The problem:
The answer must be every line from the listing that holds the string "halted".

Information shown:

File: src/rtl/instr_fetch_unit_if.sv
// ---------------------------------------------------------------------------
// instr_fetch_unit_if
// Instruction-memory read bus between the fetch sequencer and the memory.
//   im_req    : one-cycle read request pulse (fetch unit -> memory)
//   im_addr   : read address, mirrors the fetch unit PC (fetch unit -> memory)
//   im_rdata  : returned instruction word, valid with im_valid (memory -> fetch unit)
//   im_valid  : read data valid, variable latency (memory -> fetch unit)
// Modports: master = fetch unit side, slave = memory side.
// ---------------------------------------------------------------------------
interface instr_fetch_unit_if #(
    parameter int ADDR_W = 8,
    parameter int DATA_W = 16
);
    logic              im_req;
    logic [ADDR_W-1:0] im_addr;
    logic [DATA_W-1:0] im_rdata;
    logic              im_valid;

    modport master (
        output im_req,
        output im_addr,
        input  im_rdata,
        input  im_valid
    );

    modport slave (
        input  im_req,
        input  im_addr,
        output im_rdata,
        output im_valid
    );
endinterface
===== config.mk =====
export PLATFORM = sky130hd
export DESIGN_NAME = regfile_writeback
export DESIGN_NICKNAME = d
export VERILOG_FILES = /design/src/rtl/regfile_writeback.sv
export SDC_FILE = /design/constraint.sdc
export NUM_CORES = 1
export LEC_CHECK = 0
export BUFFER_PORTS_ARGS = -buffer_cell sky130_fd_sc_hd__buf_4
export CAP_MARGIN = 20
export CELL_PAD_IN_SITES_DETAIL_PLACEMENT = 1
export CELL_PAD_IN_SITES_GLOBAL_PLACEMENT = 1
export CORE_MARGIN = 2
export CORE_UTILIZATION = 25
export CTS_BUF_LIST = sky130_fd_sc_hd__clkbuf_16
export DETAILED_ROUTE_END_ITERATION = 8
export GPL_TIMING_DRIVEN = 0
export PLACE_DENSITY_LB_ADDON = 0.1
export SYNTH_ARGS = -nofsm -noshare
export SYNTH_HDL_FRONTEND = slang
export SYNTH_SLANG_ARGS = --single-unit

===== constraint.sdc =====
create_clock -name clk -period 4.1 [get_ports clk]
set_input_delay 0.41 -clock clk [delete_from_list [all_inputs] [get_ports clk]]
set_output_delay 0.41 -clock clk [all_outputs]
set_load 0.02 [all_outputs]
===== src/rtl/ysyx_22050243_exec_seq.sv =====
// Multi-cycle execution sequencer: steps each decoded instruction through
// execute, optional data-memory access and write-back, halting on ebreak or memory timeout.
module ysyx_22050243_exec_seq #(
    parameter int MEM_TIMEOUT = 255
) (
    input  logic        clk,
    input  logic        rst_n,
    input  logic        inst_valid,
    output logic        inst_ready,
    input  logic [2:0]  mem2reg,
    input  logic        reg_w,
    input  logic        mem_r,
    input  logic        mem_w,
    input  logic        branch,
    input  logic        csr_r,
    input  logic [1:0]  pc_src_ctrl,
    input  logic        is_ebreak,
    input  logic        branch_taken,
    output logic        mem_req_valid,
    output logic        mem_req_wr,
    input  logic        mem_req_ready,
    input  logic        mem_rsp_valid,
    output logic        rf_we,
    output logic [2:0]  rf_wsel,
    output logic        csr_we,
    output logic        pc_we,
    output logic [1:0]  pc_sel,
    output logic        commit,
    output logic [63:0] instret,
    output logic        halted,
    output logic        halt_code
);

    typedef enum logic [2:0] {
        IDLE,
        EXEC,
        MEM_REQ,
        MEM_WAIT,
        WB,
        HALT
    } state_t;

    // Counter only needs to reach MEM_TIMEOUT; a zero limit keeps a 1-bit dummy.
    localparam int CW = (MEM_TIMEOUT > 0) ? $clog2(MEM_TIMEOUT + 1) : 1;
    localparam logic [CW-1:0] LIMIT = CW'(MEM_TIMEOUT);

    state_t          state;
    state_t          state_nx;
    logic [2:0]      mem2reg_q;
    logic            reg_w_q;
    logic            mem_r_q;
    logic            mem_w_q;
    logic            branch_q;
    logic            csr_r_q;
    logic [1:0]      pc_src_ctrl_q;
    logic            taken_q;
    logic [CW-1:0]   wait_cnt;
    logic            halt_code_q;
    logic            timeout_hit;

    assign timeout_hit = (MEM_TIMEOUT != 0) && (wait_cnt == LIMIT);

    always_comb begin
        state_nx      = state;
        inst_ready    = 1'b0;
        mem_req_valid = 1'b0;
        mem_req_wr    = 1'b0;
        rf_we         = 1'b0;
        csr_we        = 1'b0;
        pc_we         = 1'b0;
        commit        = 1'b0;
        pc_sel        = 2'b00;
        halted        = 1'b0;
        case (state)
            IDLE: begin
                inst_ready = 1'b1;
                if (inst_valid) begin
                    state_nx = is_ebreak ? HALT : EXEC;
                end
            end
            EXEC: begin
                state_nx = (mem_r_q | mem_w_q) ? MEM_REQ : WB;
            end
            MEM_REQ: begin
                mem_req_valid = 1'b1;
                mem_req_wr    = mem_w_q;
                // A handshake on the limit cycle still completes the access.
                if (mem_req_ready) begin
                    state_nx = mem_w_q ? WB : MEM_WAIT;
                end else if (timeout_hit) begin
                    state_nx = HALT;
                end
            end
            MEM_WAIT: begin
                if (mem_rsp_valid) begin
                    state_nx = WB;
                end else if (timeout_hit) begin
                    state_nx = HALT;
                end
            end
            WB: begin
                rf_we    = reg_w_q;
                csr_we   = csr_r_q;
                pc_we    = 1'b1;
                commit   = 1'b1;
                state_nx = IDLE;
                if (pc_src_ctrl_q == 2'b01) begin
                    pc_sel = 2'b01;
                end else if (pc_src_ctrl_q == 2'b10) begin
                    pc_sel = 2'b10;
                end else if (branch_q && taken_q) begin
                    pc_sel = 2'b01;
                end
            end
            HALT: begin
                halted = 1'b1;
            end
            default: begin
                state_nx = IDLE;
            end
        endcase
    end

    assign rf_wsel   = mem2reg_q;
    assign halt_code = halt_code_q;

    always_ff @(posedge clk or negedge rst_n) begin
        if (!rst_n) begin
            state         <= IDLE;
            mem2reg_q     <= 3'b000;
            reg_w_q       <= 1'b0;
            mem_r_q       <= 1'b0;
            mem_w_q       <= 1'b0;
            branch_q      <= 1'b0;
            csr_r_q       <= 1'b0;
            pc_src_ctrl_q <= 2'b00;
            taken_q       <= 1'b0;
            wait_cnt      <= '0;
            instret       <= 64'd0;
            halt_code_q   <= 1'b0;
        end else begin
            state <= state_nx;
            if (state == IDLE && inst_valid) begin
                mem2reg_q     <= mem2reg;
                reg_w_q       <= reg_w;
                mem_r_q       <= mem_r;
                mem_w_q       <= mem_w;
                branch_q      <= branch;
                csr_r_q       <= csr_r;
                pc_src_ctrl_q <= pc_src_ctrl;
            end
            if (state == EXEC) begin
                taken_q <= branch_taken;
            end
            if ((state_nx != state) && (state_nx == MEM_REQ || state_nx == MEM_WAIT)) begin
                wait_cnt <= '0;
            end else if (state == MEM_REQ || state == MEM_WAIT) begin
                wait_cnt <= wait_cnt + 1'b1;
            end
            if (state == WB) begin
                instret <= instret + 64'd1;
            end
            // Halting straight from IDLE can only be ebreak; any other path is a timeout.
            if (state != HALT && state_nx == HALT) begin
                halt_code_q <= (state != IDLE);
            end
        end
    end

endmodule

Answer below:
    output logic        halted,
        halted        = 1'b0;
                halted = 1'b1;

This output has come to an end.